The AW169 meets the requirements of commercial and government operators worldwide
At €11.3 billion, AgustaWestland's end-September order backlog was down 7% since the close of 2010 - reflecting last year's big order from India and deferral to 2012 of some Italian purchases. However, this will take up three years of production.
AgustaWestland is a distant third in the world civil helicopter fleet, but is gaining ground as one-time leader Bell continues a long slide that has seen Eurocopter take what looks like an unassailable top slot.
So, it is no surprise to learn that helicopters represent one of four key sectors for the "new" Finmeccanica, alongside aeronautics, defence electronics and security.
However, there is little guidance at this point regarding plans for the business. At the nine-month mark, Pansa and Finmeccanica chief executive Giuseppe Orsi - who took over the group leadership earlier this year after a stint as head of AgustaWestland - were silent on the matter.
AgustaWestland may be the least of Finmeccanica's problems or, perhaps, the business is an opportunity that has already had its plans put in place.
One thing is clear, the division hopes to shift reliance away from defence business with the introduction of its AW169 multipurpose civil helicopter, which is being readied for delivery from 2015. AgustaWestland expects to sell 1,000 of the 10-seat models over 25 years to transport and offshore operators, and for law enforcement and surveillance duties.
The AW169 will make its first flight next year, and one of four prototypes will be based at AgustaWestland's Yeovil, UK facility, where attention is focused on main and tail rotor and transmission development.
However, Yeovil is also symptomatic of the troubles facing AgustaWestland, Finmeccanica and, indeed, aerospace peers with significant defence business.
In October, AgustaWestland UK announced big job cuts with up to 375 staff to be laid off, largely from Yeovil, in response to reduced helicopter purchases by the UK Ministry of Defence, as well as slowing export sales.
The exact number of redundancies has yet to be determined, and the company has launched a voluntary scheme to minimise compulsory job cuts.
The final number will be known in early 2012 but could be in excess of 10% of the company's UK workforce of 3,600, of which 3,400 are at Yeovil.
AgustaWestland UK also has to decide how Yeovil will fit into the AW169 programme once it moves from development into production, and there is no guarantee the plant will be a mainline production centre. The AW139, for example, is assembled in Italy and the USA, with a third plant to come on line soon in Russia.
In the short term, the Yeovil plant - which assembles the AW101, Super Lynx and AW159 models - will have to increasingly make do with ongoing support activity for the UK armed forces.

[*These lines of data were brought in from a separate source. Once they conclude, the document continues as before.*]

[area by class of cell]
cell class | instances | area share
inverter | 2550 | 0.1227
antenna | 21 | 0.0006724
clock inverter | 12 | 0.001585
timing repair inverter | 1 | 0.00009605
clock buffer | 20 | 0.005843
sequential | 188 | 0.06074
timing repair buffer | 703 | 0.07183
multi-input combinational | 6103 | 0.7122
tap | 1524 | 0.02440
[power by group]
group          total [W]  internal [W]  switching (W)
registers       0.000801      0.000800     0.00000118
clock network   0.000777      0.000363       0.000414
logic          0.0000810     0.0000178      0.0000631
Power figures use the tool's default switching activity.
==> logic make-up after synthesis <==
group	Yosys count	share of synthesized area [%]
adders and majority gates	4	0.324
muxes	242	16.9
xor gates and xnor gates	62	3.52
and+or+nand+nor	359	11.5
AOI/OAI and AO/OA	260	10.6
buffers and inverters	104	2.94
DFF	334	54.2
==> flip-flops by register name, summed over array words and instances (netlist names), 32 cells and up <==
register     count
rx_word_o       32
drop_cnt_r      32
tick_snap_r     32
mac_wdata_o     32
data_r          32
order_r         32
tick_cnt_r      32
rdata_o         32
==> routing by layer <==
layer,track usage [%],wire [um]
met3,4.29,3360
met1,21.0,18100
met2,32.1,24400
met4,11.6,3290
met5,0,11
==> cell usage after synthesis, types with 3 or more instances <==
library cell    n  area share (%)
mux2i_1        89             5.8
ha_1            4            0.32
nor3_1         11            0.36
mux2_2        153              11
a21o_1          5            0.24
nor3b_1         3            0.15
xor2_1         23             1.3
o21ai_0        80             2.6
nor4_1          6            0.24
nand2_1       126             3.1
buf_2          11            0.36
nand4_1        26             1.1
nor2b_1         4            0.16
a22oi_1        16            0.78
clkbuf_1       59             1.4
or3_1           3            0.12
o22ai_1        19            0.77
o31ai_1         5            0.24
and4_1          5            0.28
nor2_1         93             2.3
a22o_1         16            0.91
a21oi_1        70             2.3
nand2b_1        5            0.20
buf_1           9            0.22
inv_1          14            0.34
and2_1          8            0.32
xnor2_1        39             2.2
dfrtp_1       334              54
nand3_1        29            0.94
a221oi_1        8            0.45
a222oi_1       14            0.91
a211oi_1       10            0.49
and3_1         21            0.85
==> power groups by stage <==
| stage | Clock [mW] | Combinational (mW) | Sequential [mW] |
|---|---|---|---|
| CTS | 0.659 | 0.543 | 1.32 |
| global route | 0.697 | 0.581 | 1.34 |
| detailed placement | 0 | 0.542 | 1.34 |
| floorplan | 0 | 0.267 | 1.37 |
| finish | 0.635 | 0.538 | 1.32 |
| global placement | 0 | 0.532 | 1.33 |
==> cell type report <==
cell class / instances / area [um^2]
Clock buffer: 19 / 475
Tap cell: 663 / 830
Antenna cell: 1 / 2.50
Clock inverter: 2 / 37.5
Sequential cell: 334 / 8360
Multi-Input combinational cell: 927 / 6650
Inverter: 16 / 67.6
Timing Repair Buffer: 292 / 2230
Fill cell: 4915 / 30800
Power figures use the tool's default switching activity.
$ cat src/hw/hpb_pkg.sv
// Purpose: shared constants and types of the host parallel port
// Assumes: 20 MHz master clock, 5-bit address, byte-wide registers
// Notes: timing figures kept in ns, cycle counts derived here
package hpb_pkg;
  localparam int unsigned HPB_CLK_NS = 50;
  localparam int unsigned HPB_RST_NS = 3000;
  localparam int unsigned HPB_GAP_NS = 2000;
  localparam int unsigned HPB_RST_CYC_I = (HPB_RST_NS + HPB_CLK_NS - 1) /
                                          HPB_CLK_NS;
  localparam logic [7:0] HPB_RST_CYC = 8'(HPB_RST_CYC_I);
  localparam logic [4:0] HPB_AW_ONE = 5'h1;
  localparam logic [5:0] HPB_WIPE_END = 6'h20;
  localparam logic [4:0] HPB_REG_CNT = 5'h16;
  localparam logic [4:0] HPB_OFF_SOFT_RESET = 5'h0a;
  localparam logic [7:0] HPB_REG_RST_VAL = 8'h00;
  localparam logic [12:0] HPB_HW_CTRL_RST = 13'h0000;
  // synchroniser vector layout
  localparam int unsigned HPB_SYN_W = 20;
  localparam int unsigned HPB_P_DATA = 0;
  localparam int unsigned HPB_P_ADDR = 8;
  localparam int unsigned HPB_P_AS = 13;
  localparam int unsigned HPB_P_DIR = 14;
  localparam int unsigned HPB_P_DS = 15;
  localparam int unsigned HPB_P_CS = 16;
  localparam int unsigned HPB_P_MUX = 17;
  localparam int unsigned HPB_P_STYLE = 18;
  localparam int unsigned HPB_P_MODE = 19;

  typedef struct packed {
    logic host_mode;
    logic rw_style;
    logic muxed;
  } hpb_cfg_t;

  localparam hpb_cfg_t HPB_CFG_RST = '{host_mode: 1'b0, rw_style: 1'b0,
                                      muxed: 1'b0};

  typedef struct packed {
    logic cs_n;
    logic ds_n;
    logic dir;
    logic as_n;
  } hpb_strobe_t;

  typedef enum logic [1:0] {
    HPB_IDLE,
    HPB_FETCH,
    HPB_DONE,
    HPB_RESET
  } hpb_state_t;
endpackage

$ cat src/hw/hpb_regmem.sv
// Purpose: byte-wide register storage for the host port
// Assumes: one write and one read port on the master clock
// Notes: read data comes out of a register, one cycle after the address
`timescale 1ns/1ps
module hpb_regmem
  import hpb_pkg::*;
(
  input wire logic clk_sys,
  input wire logic rst,
  input wire logic wr_en,
  input wire logic [4:0] wr_addr,
  input wire logic [7:0] wr_data,
  input wire logic [4:0] rd_addr,
  output logic [7:0] rd_data
);
  logic [7:0] mem_q [32];
  logic [7:0] rd_data_d;

  always_comb begin
    rd_data_d = mem_q[rd_addr];
  end

  always_ff @(posedge clk_sys) begin
    if (wr_en) begin
      mem_q[wr_addr] <= wr_data;
    end
    if (rst) begin
      rd_data <= HPB_REG_RST_VAL;
    end else begin
      rd_data <= rd_data_d;
    end
  end
endmodule // hpb_regmem

$ cat src/hw/hpb_host_port.sv
// Purpose: 8-bit parallel host port with strap-selected bus styles
// Assumes: all pins asynchronous to clk_sys; strobes active low
// Notes: data_strobe_n doubles as read strobe and dir_wr as write strobe
//   in read/write strobe style; addr_strobe_n doubles as latch enable
// Contract
// - mode strap low gives hardware mode and disables the host bus.
// - hardware mode turns bus pins into static controls and status.
// - mode strap high enables host access over the parallel bus.
// - style pin picks strobe/direction or read/write; mux pin picks bus.
// - separate 5-bit address and 8-bit data, or one shared bus.
// - decode 5-bit address, provide 22 byte-wide registers.
// - wait-state generator drives one acknowledge/ready output.
// - strobe style read: acknowledge low only with valid read data.
// - strobe style write: acknowledge low once write data accepted.
// - read/write style: ready low for the read wait state and muxed reset only; writes keep it high.
// - read/write non-multiplexed reset register write keeps ready high.
// - reset cycle lasts 3 us counted from chip select low.
// - strobe style read: direction high, device drives data bus.
// - strobe non-multiplexed: address latched on data strobe fall; code uses the synchronised address pins unlatched.
// - strobe multiplexed: address latched on address strobe fall.
// - read/write multiplexed: address latched on latch enable fall.
`timescale 1ns/1ps
module hpb_host_port
  import hpb_pkg::*;
(
  input wire logic clk_sys,
  input wire logic rst,
  input wire logic mode_sel,
  input wire logic bus_style_select,
  input wire logic mux_sel,
  input wire logic cs_n,
  input wire logic data_strobe_n,
  input wire logic dir_wr,
  input wire logic addr_strobe_n,
  input wire logic [4:0] host_addr_bus,
  input wire logic [7:0] host_data_in,
  input wire logic [7:0] hw_status,
  output logic [7:0] host_data_out,
  output logic host_data_oe,
  output logic ack_rdy,
  output logic [12:0] hw_ctrl,
  output logic reg_wr_stb,
  output logic [4:0] reg_wr_addr,
  output logic [7:0] reg_wr_data,
  output logic core_rst
);
  logic [HPB_SYN_W-1:0] raw;
  logic [HPB_SYN_W-1:0] s1_q, s2_q, s3_q, stab_q, stab_d;
  hpb_strobe_t stb;
  hpb_cfg_t cfg_q, cfg_d;
  hpb_state_t st_q, st_d;
  logic as_prev_q, as_prev_d;
  logic [4:0] addr_q, addr_d;
  logic [7:0] cnt_q, cnt_d;
  logic [5:0] wipe_q, wipe_d;
  logic [7:0] dout_q, dout_d;
  logic oe_q, oe_d, ack_q, ack_d, core_rst_q, core_rst_d;
  logic [12:0] hw_q, hw_d;
  logic wstb_q, wstb_d;
  logic [4:0] waddr_q, waddr_d;
  logic [7:0] wdata_q, wdata_d;
  logic mem_we;
  logic [4:0] mem_waddr, mem_raddr;
  logic [7:0] mem_wdata, mem_rdata;
  logic access, is_read, as_fall, addr_ok;
  logic [4:0] cyc_addr, bus_addr;
  logic [7:0] bus_data;

  assign raw = {mode_sel, bus_style_select, mux_sel, cs_n, data_strobe_n,
                dir_wr, addr_strobe_n, host_addr_bus, host_data_in};

  // three-stage synchroniser; a change counts when stages two and three agree
  always_comb begin
    for (int i = 0; i < HPB_SYN_W; i++) begin
      stab_d[i] = (s2_q[i] == s3_q[i]) ? s3_q[i] : stab_q[i];
    end
  end

  always_ff @(posedge clk_sys) begin
    if (rst) begin
      s1_q <= '1;
      s2_q <= '1;
      s3_q <= '1;
      stab_q <= '1;
    end else begin
      s1_q <= raw;
      s2_q <= s1_q;
      s3_q <= s2_q;
      stab_q <= stab_d;
    end
  end

  assign stb = '{cs_n: stab_q[HPB_P_CS], ds_n: stab_q[HPB_P_DS],
                dir: stab_q[HPB_P_DIR], as_n: stab_q[HPB_P_AS]};
  assign bus_addr = stab_q[HPB_P_ADDR +: 5];
  assign bus_data = stab_q[HPB_P_DATA +: 8];
  assign as_fall = as_prev_q & ~stb.as_n;

  always_comb begin
    if (cfg_q.rw_style) begin
      // read strobe on data_strobe_n, write strobe on dir_wr
      access = ~stb.cs_n & (~stb.ds_n | ~stb.dir);
      is_read = ~stb.ds_n;
    end else begin
      access = ~stb.cs_n & ~stb.ds_n;
      is_read = stb.dir;
    end
    // separate address pins or the address latched off the shared bus
    cyc_addr = cfg_q.muxed ? addr_q : bus_addr;
    addr_ok = cyc_addr < HPB_REG_CNT;
  end

  always_comb begin
    st_d = st_q;
    cfg_d = cfg_q;
    as_prev_d = stb.as_n;
    addr_d = addr_q;
    cnt_d = stb.cs_n ? 8'h00 : cnt_q + 8'h01;
    wipe_d = wipe_q;
    dout_d = dout_q;
    oe_d = oe_q;
    ack_d = ack_q;
    core_rst_d = 1'b0;
    hw_d = hw_q;
    wstb_d = 1'b0;
    waddr_d = waddr_q;
    wdata_d = wdata_q;
    mem_we = 1'b0;
    mem_waddr = cyc_addr;
    mem_wdata = bus_data;
    mem_raddr = cyc_addr;
    if (cfg_q.muxed && as_fall) begin
      addr_d = bus_data[4:0];
    end
    case (st_q)
      HPB_IDLE: begin
        // straps only take effect between bus cycles
        cfg_d = '{host_mode: stab_q[HPB_P_MODE],
                  rw_style: stab_q[HPB_P_STYLE],
                  muxed: stab_q[HPB_P_MUX]};
        ack_d = 1'b1;
        if (!cfg_q.host_mode) begin
          // config leaves reset as hardware mode; drive pins only once
          // the synchronised strap agrees, so host mode sees no glitch
          if (!stab_q[HPB_P_MODE]) begin
            hw_d = {bus_addr, bus_data};
            dout_d = hw_status;
          end
          oe_d = ~stab_q[HPB_P_MODE];
        end else begin
          oe_d = 1'b0;
          if (access && is_read) begin
            st_d = HPB_FETCH;
            ack_d = ~cfg_q.rw_style;
          end else if (access && cyc_addr == HPB_OFF_SOFT_RESET) begin
            st_d = HPB_RESET;
            wipe_d = 6'h00;
            ack_d = cfg_q.rw_style & ~cfg_q.muxed;
          end else if (access) begin
            mem_we = addr_ok;
            wstb_d = addr_ok;
            waddr_d = cyc_addr;
            wdata_d = bus_data;
            st_d = HPB_DONE;
            ack_d = cfg_q.rw_style;
          end
        end
      end
      HPB_FETCH: begin
        dout_d = addr_ok ? mem_rdata : 8'h00;
        oe_d = 1'b1;
        ack_d = cfg_q.rw_style;
        st_d = HPB_DONE;
      end
      HPB_DONE: begin
        if (!access) begin
          oe_d = 1'b0;
          ack_d = 1'b1;
          st_d = HPB_IDLE;
        end
      end
      HPB_RESET: begin
        core_rst_d = 1'b1;
        if (wipe_q != HPB_WIPE_END) begin
          mem_we = 1'b1;
          mem_waddr = wipe_q[4:0];
          mem_wdata = HPB_REG_RST_VAL;
          wipe_d = wipe_q + 6'h01;
        end
        cnt_d = cnt_q + 8'h01;
        if (cnt_q >= HPB_RST_CYC - 8'h01 && wipe_q == HPB_WIPE_END) begin
          core_rst_d = 1'b0;
          ack_d = cfg_q.rw_style;
          st_d = access ? HPB_DONE : HPB_IDLE;
        end
      end
      default: begin
        st_d = HPB_IDLE;
      end
    endcase
  end

  always_ff @(posedge clk_sys) begin
    if (rst) begin
      st_q <= HPB_IDLE;
      cfg_q <= HPB_CFG_RST;
      as_prev_q <= 1'b1;
      addr_q <= 5'h00;
      cnt_q <= 8'h00;
      wipe_q <= 6'h00;
      dout_q <= 8'h00;
      oe_q <= 1'b0;
      ack_q <= 1'b1;
      core_rst_q <= 1'b0;
      hw_q <= HPB_HW_CTRL_RST;
      wstb_q <= 1'b0;
      waddr_q <= 5'h00;
      wdata_q <= 8'h00;
    end else begin
      st_q <= st_d;
      cfg_q <= cfg_d;
      as_prev_q <= as_prev_d;
      addr_q <= addr_d;
      cnt_q <= cnt_d;
      wipe_q <= wipe_d;
      dout_q <= dout_d;
      oe_q <= oe_d;
      ack_q <= ack_d;
      core_rst_q <= core_rst_d;
      hw_q <= hw_d;
      wstb_q <= wstb_d;
      waddr_q <= waddr_d;
      wdata_q <= wdata_d;
    end
  end

  hpb_regmem u_mem (
    .clk_sys(clk_sys),
    .rst(rst),
    .wr_en(mem_we),
    .wr_addr(mem_waddr),
    .wr_data(mem_wdata),
    .rd_addr(mem_raddr),
    .rd_data(mem_rdata)
  );

  assign host_data_out = dout_q;
  assign host_data_oe = oe_q;
  assign ack_rdy = ack_q;
  assign hw_ctrl = hw_q;
  assign reg_wr_stb = wstb_q;
  assign reg_wr_addr = waddr_q;
  assign reg_wr_data = wdata_q;
  assign core_rst = core_rst_q;
endmodule // hpb_host_port

$ cat config.mk
export PLATFORM = sky130hd
export DESIGN_NAME = hpb_host_port
export DESIGN_NICKNAME = d
export VERILOG_FILES = /design/src/hw/hpb_pkg.sv /design/src/hw/hpb_regmem.sv /design/src/hw/hpb_host_port.sv
export SDC_FILE = /design/constraint.sdc
export NUM_CORES = 1
export LEC_CHECK = 0
export ABC_AREA = 1
export BUFFER_PORTS_ARGS = -buffer_cell sky130_fd_sc_hd__buf_2
export CAP_MARGIN = 25
export CORE_UTILIZATION = 50
export DETAILED_ROUTE_END_ITERATION = 16
export PLACE_DENSITY_LB_ADDON = 0.08
export SYNTH_ARGS = -nofsm -noshare
export SYNTH_HDL_FRONTEND = slang
export SYNTH_SLANG_ARGS = --single-unit
$ cat constraint.sdc
create_clock -name clk_sys -period 3 [get_ports clk_sys]
set_clock_uncertainty 0.2 [all_clocks]
set_input_delay 0.45 -clock clk_sys [delete_from_list [all_inputs] [get_ports clk_sys]]
set_output_delay 0.45 -clock clk_sys [all_outputs]
set_load 0.03 [all_outputs]
# Word-level counts from Yosys, hierarchy flattened

Memory sizes are Yosys's and may differ from the RTL's. A register that Yosys moved wholly into a read port is not among the register bits.
Index checks and enable logic that the tools add are counted.

$add $sub $neg: 2
Magnitude comparators: 2
Equality and inequality tests: 35
Muxes and demuxes: 45
Bitwise operators: 17
Reductions and logical operators: 17

Operators with widths:

| cell                                                                  | count |
|---|---|
| 8-bit two-way mux                                                     | 7 |
| 6-bit two-way mux                                                     | 4 |
| 1-bit equality test                                                   | 20 |
| 1-bit two-way mux                                                     | 18 |
| 2-bit inequality test, second input constant                          | 8 |
| 8-bit one-hot mux with 2 select lines                                 | 1 |
| 5-bit two-way mux                                                     | 3 |
| 2-bit two-way mux                                                     | 7 |
| 1-bit NOT                                                             | 12 |
| 6-bit one-hot mux with 2 select lines                                 | 1 |
| 5-bit AND reduction                                                   | 2 |
| 8-bit by 1-bit adder with 8-bit output, second input constant         | 1 |
| 8-bit by 6-bit >= comparator with 1-bit output, second input constant | 1 |
| 2-bit one-hot mux with 4 select lines                                 | 1 |
| 6-bit by 1-bit adder with 6-bit output, second input constant         | 1 |
| 6-bit equality test, second input constant                            | 1 |
| 6-bit inequality test, second input constant                          | 1 |
| 3-bit AND reduction                                                   | 2 |
| 5-bit by 4-bit equality test with 1-bit output, second input constant | 1 |
| 5-bit less-than comparator, second input constant                     | 1 |
| 1-bit AND                                                             | 4 |
| 2-bit equality test, second input constant                            | 2 |
| 1-bit logical AND                                                     | 4 |
| 4-bit inequality test, second input constant                          | 1 |
| 11 further kinds                                                      | 14 |

Register bits: 143
Memory bits (writable): 256
Input port bits: 30
Output and inout port bits: 38
Memories kept: 1

Memory list:

| name        | depth | bits a word | rd ports | clocked after memory_dff | wr ports | line             | text |
|---|---|---|---|---|---|---|---|
| u_mem.mem_q | 32    | 8           | 1        | 1                        | 1        | hpb_regmem.sv:16 | `logic [7:0] mem_q [32];` |

# Depth between registers and ports, before layout

Depth after elaboration: 11
Depth in mapped cells: 12
Gate-level depth less buffers: 11

# Hierarchy

Synthesis repeated with hierarchy kept, for this count alone.

Cell total of the unflattened synthesis: 1560
Area, all modules: 15926.5 um^2

By module, submodules not included:

| module        | times used | cells an instance | area each (um^2) | seq. area each (um^2) |
|---|---|---|---|---|
| hpb_regmem    | 1          | 931               | 10680.2          | 7847.5 |
| hpb_host_port | 1          | 629               | 5246.3           | 2862.7 |

# Worst setup path before layout

No wires, ideal clock.

Path type: register -> register
Start point: register st_q[0]
End point: memory u_mem.mem_q[0][0] (enable)
Arrival: 1843 ps
Data required time: 2430 ps
Slack: 587 ps
Cell stages (with the launch flop): 9
Buffers on the path: 0
Cell sequence: dfxtp_1 inv_1 ha_1 nand2_1 nor2_1 nand3_2 nand2_4 nand3_4 nor2_1

Longest elaborated chain between the ends: 4
Elaborated cells on any way between the ends: 6

Ends and longest elaborated chain:

| element                                                | line                 | text |
|---|---|---|
| from (decl)                                            | hpb_host_port.sv:51  | `hpb_state_t st_q, st_d;` |
| from (signal assigned)                                 | hpb_host_port.sv:220 | `st_q <= st_d;` |
| 2-bit equality test or 2-bit zero test (tied branches) | hpb_host_port.sv:135 | `case (st_q)` |
| 1-bit one-hot mux with 2 select lines                  | hpb_host_port.sv:135 |  |
| 1-bit two-way mux                                      | hpb_regmem.sv:24     | `if (wr_en) begin` |
| 1-bit two-way mux (not written as such)                | hpb_regmem.sv:25     | `mem_q[wr_addr] <= wr_data;` |
| to (decl)                                              | hpb_regmem.sv:16     |  |

Parallel ways exist; a longest one is shown, timed or not.

# Worst setup path after layout

Start point: register st_q[0]
End point: memory u_mem.mem_q[30][0] (enable)

The elaborated chain is that of the path after synthesis.

==> qor.yml <==
global_routing:
  grt_max_degree: 102
  grt_pass1_vias: 11600
  grt.total_usage: 0.251
  grt_first_pass_wirelength_mm: 64.9
  grt_overflow: 0
  antenna_found_initial: 0
pwr:
  power.total_mw: 15.1
  power.density_mw_per_mm2: 762
  p_leak_nw: 8.59
  peakVddDrop_v: 0.000435
cells_and_area:
  antenna_cells: 0
  nets: 1934
  syn_to_final_growth_pct: 17.1
  final_layout_size_suffix_gt1_frac: 0.156
setup_path:
  start_kind: "register"
  cp_max_fo: 8
  crit_arrival_ps: 2780
  crit_path_end_kind: "register"
  required_ps: 3030
  crit_type: "register to register"
routing:
  drt-pass1-iter-count: 5
  finalWirelength_mm: 42.3
  vias_per_cell: 5.16
  dr.first_iter.drc_count: 951
  drtAntennaViolNets: 0
  wl_per_cell_um: 17.8
  dr_total_vias: 12200
  route.detailed.drc: 0
clock_tree:
  cts_tree: "yes"
  htreeDepth: 2
  clockBufferDepth: 3
  cts_num_sinks: 407
  cts_resized: 0
  cts_buffers: 43
  root_buffer: "clkbuf_16"
  clk_latency_ps: 540
  clkTransAtPathRegs_ps: 70
sta:
  worst_hold_slack_ps: 32.9
  fmax_mhz: 365
  tns_ps: 0
  worst_pin_slew_ps: 860
  finalWorstSetupSlack_ps: 258
  relSlewSlack: 0.427
  period_share: 0.914
  finalSetupViolCount: 0
  drv_slew: 0
  min_period_ps: 2740
  rsz0062_at_grt: "false"
  hold_viol: 0
floorplanning:
  start_util: 0.513
  die_x_um: 186
  die_h_um: 186
  rows: 66
  die-area_mm2: 0.0346
  ios: 68
  core_mm2: 0.0329
place:
  dp_slack_ps: 329
  hpwlAfterDp_mm: 25.9
  place_congestion: 0.884
  io_buffers: 67
synthesis:
  ys_warn_count: 0
  yosysUniqueCellTypes: 36
  ys_seq_area_frac: 0.633
  avgSynthCellArea_um2: 9.51
  syn_inst: 1778
  synth_nets: 1816
  yosys_register_bits: 407
  synth.cell_area_mm2: 0.0169
min_path:
  hp-class: "primary input to register"
status:
  status: "complete, no violations"
job:
  cap_violations: 0
layer usage:
metal | part of all wire | global-route usage | vias to the layer above
met4 | 0.021 | 0.0761 | 2
met2 | 0.46 | 0.395 | 358
met3 | 0.065 | 0.0423 | 66
met5 | 0.0014 | 0.0133 | -
met1 | 0.45 | 0.353 | 5819
li1 | - | - | 5992
cell usage after synthesis (all sizes together):
library cell  instances  area [µm²]
o21ai                53         292
ha                    8         100
nand2               325        1230
inv                 308        1160
edfxtp              256        7690
xnor2                 2        17.5
nand3b                8        60.1
a21oi                61         305
nor4                  1        6.26
nand4                 3        18.8
clkbuf               33         124
nor3                  5        25.0
nand3               336        1740
dfxtp               151        3020
clkinv                3        11.3
o2111a                1        11.3
or2                  68         425
a31oi                 2        12.5
a211oi                1        7.51
xor2                  3        26.3
nor3b                 2        15.0
nor2                102         385
buf                  46         234
flip-flops by register name (all words and copies together) (netlist names):
signal and flops:
u_mem.rd_data 8, as_prev_q 1, s2_q 20, host_data_out 8, ack_rdy 1, core_rst 1
reg_wr_stb 1, reg_wr_data 8, reg_wr_addr 5, cnt_q 8, addr_q 5, hw_ctrl 13
wipe_q 6, st_q 2, u_mem.mem_q 256, cfg_q 3, host_data_oe 1, s3_q 20
s1_q 20, stab_q 20
worst max-delay path, stage by stage, from the launching register on:
cell and delay, ps:
dfxtp_1 440, ha_1 320, nand2_1 210, buf_4 210
o21ai_1 340, inv_1 90, nor2_1 150, nand2_1 150
nor2_1 140, buf_4 190
cell type report:
type	instances	area [µm²]
clock buffer	60	1290
sequential	407	10700
multi-input combinational	981	4710
clock inverter	19	228
tap	442	553
inverter	311	1170
timing repair buffer	152	1140
fill	2776	13100
report_power, final:
group	internal [mW]	switching, mW	leakage, nW	total (mW)
Clock	3.45	2.14	0.763	5.59
Sequential	6.14	0.101	3.52	6.24
Combinational	0.925	2.33	4.31	3.26
Total	10.5	4.57	8.59	15.1
path summary, 6_finish.rpt:
kind,cells after the start,slack [ps],to,startpoint
hold reg to reg,1,210,s2_q[6],s1_q[6]
setup / recovery,9,260,u_mem.mem_q[30][0],st_q[0]
hold / removal,5,30,host_data_out[2],hw_status[2]
setup reg to reg,9,260,u_mem.mem_q[30][0],st_q[0]
cells in the final DEF, fill, tap and decap left out, drive strengths merged, types with 14 or more instances in the layout:
cell / Yosys / routed
dfxtp: 151 / 151
inv: 308 / 311
nand2: 325 / 325
a21oi: 61 / 61
buf: 46 / 132
clkinv: 3 / 14
edfxtp: 256 / 256
nor2: 102 / 102
or2: 68 / 68
clkbuf: 33 / 60
o21ai: 53 / 53
dlygate4sd3: 0 / 20
nand3: 336 / 336
logic make-up (layout without fill, tap and decap cells):
family                     count (synthesis)  in the layout  synth area share
AOI/OAI and AO/OA                        118            118            0.0371
xor gates and xnor gates                   5              5           0.00259
adders and majority gates                  8              8           0.00592
buffers and inverters                    390            542            0.0903
DFF                                      407            407             0.633
and+or+nand+nor                          850            850             0.231
per-stage QoR:
step	util	cells	cell area, µm²
after floorplan	-	1778	16900
after global placement	0.549	2273	18100
after detailed placement	0.549	2273	18100
after CTS	0.601	2372	19800
after global routing	0.601	2372	19800
final	0.601	2372	19800
timing repair:
item | in CTS | in global routing
hold endpoints to repair | 20 | 0
setup buffers | 0 | 0
hold buffers | 20 | 0
Note: power is estimated with default switching activity, not from simulation.
--- config.mk ---
export PLATFORM = sky130hd
export DESIGN_NAME = swf_config
export DESIGN_NICKNAME = d
export VERILOG_FILES = /design/src/swf_config.v /design/src/swf_match.v
export VERILOG_INCLUDE_DIRS = /design/src /design/src/src
export SDC_FILE = /design/constraint.sdc
export NUM_CORES = 1
export LEC_CHECK = 0
export BUFFER_PORTS_ARGS = -buffer_cell sky130_fd_sc_hd__buf_2
export CORE_AREA = 2 2 159 161
export CTS_CLUSTER_DIAMETER = 30
export DETAILED_ROUTE_END_ITERATION = 12
export DIE_AREA = 0 0 161 163
export GPL_ROUTABILITY_DRIVEN = 1
export SYNTH_ARGS = -nofsm -noshare
export SYNTH_HDL_FRONTEND = slang
export SYNTH_SLANG_ARGS = --single-unit
--- constraint.sdc ---
create_clock -name ref_clk -period 3.68 [get_ports ref_clk]
set_clock_uncertainty 0.2 [all_clocks]
set_input_delay 0.736 -clock ref_clk [delete_from_list [all_inputs] [get_ports ref_clk]]
set_output_delay 0.736 -clock ref_clk [all_outputs]
set_load 0.05 [all_outputs]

AgustaWestland UK managing director Ray Edwards said: "Our military business remains central to our success. That said, extending our capabilities in civil production and competing for export programmes, both areas where the government has shown considerable support, are the keys to AgustaWestland's future."
Edwards was specifically speaking about the UK, but his remarks may apply equally well to the entire company.